Venice currently uses Tehuti for metrics collection in IngestionStats. To support observability migration and enable dimensional metrics with attributes like VersionRole, ReplicaType, and region locality, we need to add OpenTelemetry (OTel) instrumentation alongside existing Tehuti metrics.

Solution

Add OTel metrics infrastructure for ingestion stats:

  1. New OTel Stats Class (IngestionOtelStats.java)

    • Defines OTel metrics using MetricEntityState* classes
    • Supports dimensional metrics with version classification (CURRENT/FUTURE/BACKUP)
    • Thread-safe version info updates using volatile + immutable pattern
  2. New Async Metric Support (AsyncMetricEntityStateOneEnum.java)

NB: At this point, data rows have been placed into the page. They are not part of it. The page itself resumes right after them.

### src/rtl/core/csvt_pkg.sv
// Shared types and constants of the CSV field tokenizer.
package csvt_pkg;

  localparam logic [7:0] CH_COMMA = 8'h2C;
  localparam logic [7:0] CH_QUOTE = 8'h22;
  localparam logic [7:0] CH_NL    = 8'h0A;

  localparam int unsigned QDEPTH  = 4;
  localparam int unsigned QPTR_W  = $clog2(QDEPTH);
  localparam int unsigned QCNT_W  = $clog2(QDEPTH + 1);

  localparam logic [15:0] MAX_CHARS_RESET = 16'd255;

  localparam logic KIND_CONTENT   = 1'b0;
  localparam logic KIND_FIELD_END = 1'b1;

  typedef enum logic [2:0] {
    MODE_START,
    MODE_PLAIN,
    MODE_QUOTED,
    MODE_QUOTE_SEEN,
    MODE_DROP
  } mode_t;

  typedef struct packed {
    logic [7:0] in_byte;
    logic       end_of_input;
  } in_item_t;

  typedef struct packed {
    logic        kind;
    logic [7:0]  data_byte;
    logic [7:0]  column_index;
    logic [23:0] row_index;
    logic [15:0] field_length;
    logic        row_end;
    logic        truncated;
    logic        open_quote_error;
    logic        last_result;
  } out_item_t;

  // Work handed from the classifier to the counter side.
  typedef struct packed {
    logic       has_content;
    logic [7:0] data;
    logic       has_sep;
    logic       sep_nl;
    logic       has_eoi_end;
    logic       oqe;
    logic       clear;
  } op_t;

endpackage

### src/rtl/core/csvt_front.sv
// Front end: accepts raw words, tracks quoting mode and classifies each byte.
module csvt_front (
  input  logic              clk,
  input  logic              rst_n,
  input  logic              in_valid,
  output logic              in_ready,
  input  csvt_pkg::in_item_t in_data,
  input  logic              q_full,
  output logic              q_push,
  output csvt_pkg::op_t     q_op
);
  import csvt_pkg::*;

  mode_t mode_r;
  mode_t mode_nxt;
  mode_t mode_after;
  logic  accept;
  logic  is_q;
  logic  is_sep;
  logic  is_nl;
  logic  cont;
  logic  sep_end;
  logic  eoi_end;

  assign in_ready = !q_full;
  assign accept   = in_valid && in_ready;
  assign is_q     = (in_data.in_byte == CH_QUOTE);
  assign is_nl    = (in_data.in_byte == CH_NL);
  assign is_sep   = (in_data.in_byte == CH_COMMA) || is_nl;

  always_ff @(posedge clk) begin
    if (!rst_n) begin
      mode_r <= MODE_START;
    end else begin
      mode_r <= mode_nxt;
    end
  end

  always_comb begin
    mode_after = mode_r;
    cont       = 1'b0;
    case (mode_r)
      MODE_QUOTED: begin
        if (is_q) mode_after = MODE_QUOTE_SEEN;
        else      cont = 1'b1;
      end
      MODE_QUOTE_SEEN: begin
        if (is_q) begin
          cont       = 1'b1;
          mode_after = MODE_QUOTED;
        end else if (!is_sep) begin
          mode_after = MODE_DROP;
        end
      end
      MODE_START: begin
        if (is_q) begin
          mode_after = MODE_QUOTED;
        end else if (!is_sep) begin
          cont       = 1'b1;
          mode_after = MODE_PLAIN;
        end
      end
      MODE_DROP: begin
        mode_after = MODE_DROP;
      end
      MODE_PLAIN: begin
        if (!is_sep) cont = 1'b1;
      end
      default: begin
        mode_after = MODE_START;
      end
    endcase

    // separators inside an open quote are content
    sep_end = is_sep && (mode_after != MODE_QUOTED);
    eoi_end = in_data.end_of_input && !(sep_end && is_nl);

    mode_nxt = mode_r;
    if (accept) begin
      if (sep_end || in_data.end_of_input) mode_nxt = MODE_START;
      else                                 mode_nxt = mode_after;
    end

    q_op.has_content = cont;
    q_op.data        = in_data.in_byte;
    q_op.has_sep     = sep_end;
    q_op.sep_nl      = is_nl;
    q_op.has_eoi_end = eoi_end;
    q_op.oqe         = (mode_after == MODE_QUOTED);
    q_op.clear       = in_data.end_of_input;

    // drop words that leave nothing for the counters
    q_push = accept && (cont || sep_end || in_data.end_of_input);
  end

endmodule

    • Callback-based metric recording where OTel polls values via supplier functions
    • Used for metrics like pending bytes/records that read from existing state
  3. New Dimension Enums

    • VeniceDCREvent - DCR event types (TOMBSTONE, DUPLICATE, UPDATE_IGNORED, etc.)
    • VeniceIngestionComponent - Source components (KAFKA_CONSUMER, KAFKA_PRODUCER, etc.)
    • VeniceDestinationIngestionComponent - Destination components (STORAGE_ENGINE, KAFKA)
    • VeniceRegionLocality - Region locality (LOCAL, REMOTE)
  4. Shared Utilities

    • OtelStatsUtils.java - VersionInfo holder, classifyVersion logic
    • IngestionStatsUtils.java - Task value extraction utilities
  5. Integration (AggVersionedIngestionStats.java)

    • Added otelStatsMap (VeniceConcurrentHashMap) for per-store OTel stats management
    • Hook into onVersionInfoUpdated() for version lifecycle updates
    • Hook into cleanupVersionResources() for per-version cleanup
    • Cleanup on store deletion via handleStoreDeleted()
  6. Hot Path Optimizations (LeaderFollowerStoreIngestionTask.java)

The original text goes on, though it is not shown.